# WORK ORDER
In the entries below, which lines run from the one containing "Non-clock buffer count went up by 6." to the one containing "the second run |"? Copy exactly those lines, ends included, and no others.

• • • •

Background: an optimization exercise with open tools, aiming at small area, a short achievable clock period and few clock cycles. Do not read the settings as production practice. At most, simulation tests tie the RTL to the original design; equivalence was not proved.

## neuron_pe
module neuron_pe #(
    parameter int N     = 6,
    parameter int BITS  = 16,
    parameter int FRAC  = 8
) (
    input  logic                  clk,
    input  logic                  rst_n,
    input  logic                  load_w,
    input  logic                  start,
    input  logic                  bp,
    input  logic [1:0]            act_sel,
    input  logic [N*BITS-1:0]     x,
    input  logic [N*BITS-1:0]     w,
    input  logic [BITS-1:0]       b,
    input  logic [BITS-1:0]       dz_in,
    input  logic [BITS-1:0]       w_in,
    input  logic [BITS-1:0]       lr,
    output logic                  busy,
    output logic                  done,
    output logic [BITS-1:0]       y,
    output logic [(N+1)*BITS-1:0] w_out
);
For scale: roughly 2,500 cells after synthesis, roughly 370 flip-flops, ~390 I/O pins, about 22,000 um^2 of cells after synthesis.
==> flow/config.mk <==
export PLATFORM = sky130hd
export DESIGN_NAME = neuron_pe
export DESIGN_NICKNAME = neuron_pe
export VERILOG_FILES = /design/flow/design.v
export SDC_FILE = /design/flow/constraint.sdc
export NUM_CORES = 4
export LEC_CHECK = 0
export ABC_AREA = 1
export CAP_MARGIN = 20
export CORE_MARGIN = 2
export CORE_UTILIZATION = 40
export CTS_CLUSTER_DIAMETER = 80
export CTS_CLUSTER_SIZE = 30
export SLEW_MARGIN = 70
==> flow/constraint.sdc <==
create_clock -name core_clock -period 22.0 [get_ports {clk}]
set_input_delay 4.4000 -clock core_clock [delete_from_list [all_inputs] [get_ports {clk}]]
set_output_delay 4.4000 -clock core_clock [all_outputs]
set_load 0.01 [all_outputs]
standard.sh (not shown) runs the stock make flow with config.mk's settings and CLKGATE_MAP_FILE= SYNTH_SCRIPT=/design/flow/synth_recipe.tcl, a recipe that flattens the netlist after the stock synthesis.
==> flow/flow/run.sh <==
#!/bin/bash
# Layout flow: the standard ORFS flow (standard synthesis unchanged), with
# the port buffers that global placement inserts made plain buf_1 cells
# instead of the default delay buffers. Every port still gets its buffer.
set -euo pipefail
export BUFFER_PORTS_ARGS="-buffer_cell sky130_fd_sc_hd__buf_1"
bash standard.sh > standard.log 2>&1
The starting point passed the timing, design-rule and antenna checks.
Rerun with:
--- a/flow/design.v
+++ b/flow/design.v
@@ -49,18 +49,17 @@
     endfunction
     logic         mode;        
     logic [4:0]   cnt;
     logic         zneg;
     logic [1:0]   act_r;
     word_t        store [0:6];
     word_t        xr    [0:5];
     word_t        lr_r;
-    word_t        D;           
-    word_t        ACC;         
+    word_t        D;
     word_t        P;
     logic [23:0]  r0, r1;      
     logic         c8;
     logic [5:0]   sa_x;        
     logic         sa_p;        
     logic         sa_l;        
     logic [5:0]   sb_w;        
     logic         sb_d;        
@@ -77,17 +76,17 @@
     logic [23:0] n_r0, n_r1;
     logic        n_c8;
     always_comb begin
         opa = mux1h7({sa_l, sa_x}, xr[0], xr[1], xr[2], xr[3], xr[4], xr[5], lr_r)
             | ({16{sa_p}} & P);
         opb = mux1h7({sb_d, sb_w}, store[1], store[2], store[3], store[4],
                      store[5], store[6], D)
             | ({16{sb_p}} & P);
-        s_in1 = ({16{s_b}} & store[0]) | ({16{s_d}} & ACC);
+        s_in1 = ({16{s_b}} & store[0]) | ({16{s_d}} & D);
         sum = sadd(s_in1, prod);
     end
     np_pmul_s1 u_s1 (.a(opa), .b(opb), .r0(n_r0), .r1(n_r1), .c8(n_c8));
     np_pmul_s2 u_s2 (.r0(r0), .r1(r1), .c8(c8), .y(prod));
     logic       n_busy, n_mode, n_f, n_b;
     logic [4:0] n_cnt;
     always_comb begin
         if (idle) begin
@@ -149,30 +148,30 @@
         sb_p  <= n_b && nb_bp;
         s_d   <= n_f && n_cnt >= 5'd2;
         s_b   <= (n_f && n_cnt == 5'd1) || n_b;
         f_acc <= n_f && n_cnt >= 5'd1 && n_cnt <= 5'd5;
         b_g   <= n_b && nb_g;
         b_t   <= n_b && nb_t;
     end
     always_ff @(posedge clk) begin
-        if (f_acc)
-            ACC <= sum;
         r0 <= n_r0;
         r1 <= n_r1;
         c8 <= n_c8;
         if (idle) begin
             for (int i = 0; i < 6; i++)
                 xr[i] <= x[i*16 +: 16];
             lr_r  <= lr;
             act_r <= act_sel;
             D     <= dz_in;
             P     <= w_in;
         end else begin
-            if (b_g)
+            if (f_acc)
+                D <= sum;
+            else if (b_g)
                 D <= act_gate(act_r, zneg, prod);
             if (b_t)
                 P <= prod;
         end
     end
     always_ff @(posedge clk or negedge rst_n) begin
         if (!rst_n) begin
             busy <= 1'b0;
Non-clock buffer count went up by 6.
Cell area went down by 0.47%.
Final cell count went up by 2.5%.
Area after synthesis went up by 0.36%.
Clock-buffer cell count went down by 1.
Global-route usage is about the same.
Testbench counts after the change, summed over its fixed seeds: cycles 10,392.
No functional check of the RTL was part of the first run of this note.

==> port drivers added, routing unchanged <==
The flow's constraints put no driver on any port. The routed layouts listed below were extracted and timed again, unchanged, in two steps.
Step 1 sets driving cells, clkbuf_16 on the clock port and buf_2 on the other inputs (assumed; they add their load-dependent delay and slew).
Step 2, shift: input delay + t, output delay - t, t = (earliest + latest rising clock arrival at the registers) / 2. This alone moves slack from input paths to output paths.
Slacks: ideal / step 1 / step 2; pairs: ideal / step 1.
run | t (ns) | setup WS [ns] | worst register clock-pin slew, ns | worst slew at a driven data input, ns
the first run | 0.643 | 16.188 / 16.177 / 15.856 | 0.11 / 0.11 | 0.11
the second run | 0.635 | 16.263 / 16.206 / 15.721 | 0.11 / 0.11 | 0.09
After both steps setup and hold are still met in every run listed. For the second run, which loses most, drivers alone change the setup slack by -0.057 ns; drivers and shift together by -0.542 ns.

• • • •

# SOLUTION TO THIS EXERCISE
Non-clock buffer count went up by 6.
Cell area went down by 0.47%.
Final cell count went up by 2.5%.
Area after synthesis went up by 0.36%.
Clock-buffer cell count went down by 1.
Global-route usage is about the same.
Testbench counts after the change, summed over its fixed seeds: cycles 10,392.
No functional check of the RTL was part of the first run of this note.

==> port drivers added, routing unchanged <==
The flow's constraints put no driver on any port. The routed layouts listed below were extracted and timed again, unchanged, in two steps.
Step 1 sets driving cells, clkbuf_16 on the clock port and buf_2 on the other inputs (assumed; they add their load-dependent delay and slew).
Step 2, shift: input delay + t, output delay - t, t = (earliest + latest rising clock arrival at the registers) / 2. This alone moves slack from input paths to output paths.
Slacks: ideal / step 1 / step 2; pairs: ideal / step 1.
run | t (ns) | setup WS [ns] | worst register clock-pin slew, ns | worst slew at a driven data input, ns
the first run | 0.643 | 16.188 / 16.177 / 15.856 | 0.11 / 0.11 | 0.11
the second run | 0.635 | 16.263 / 16.206 / 15.721 | 0.11 / 0.11 | 0.09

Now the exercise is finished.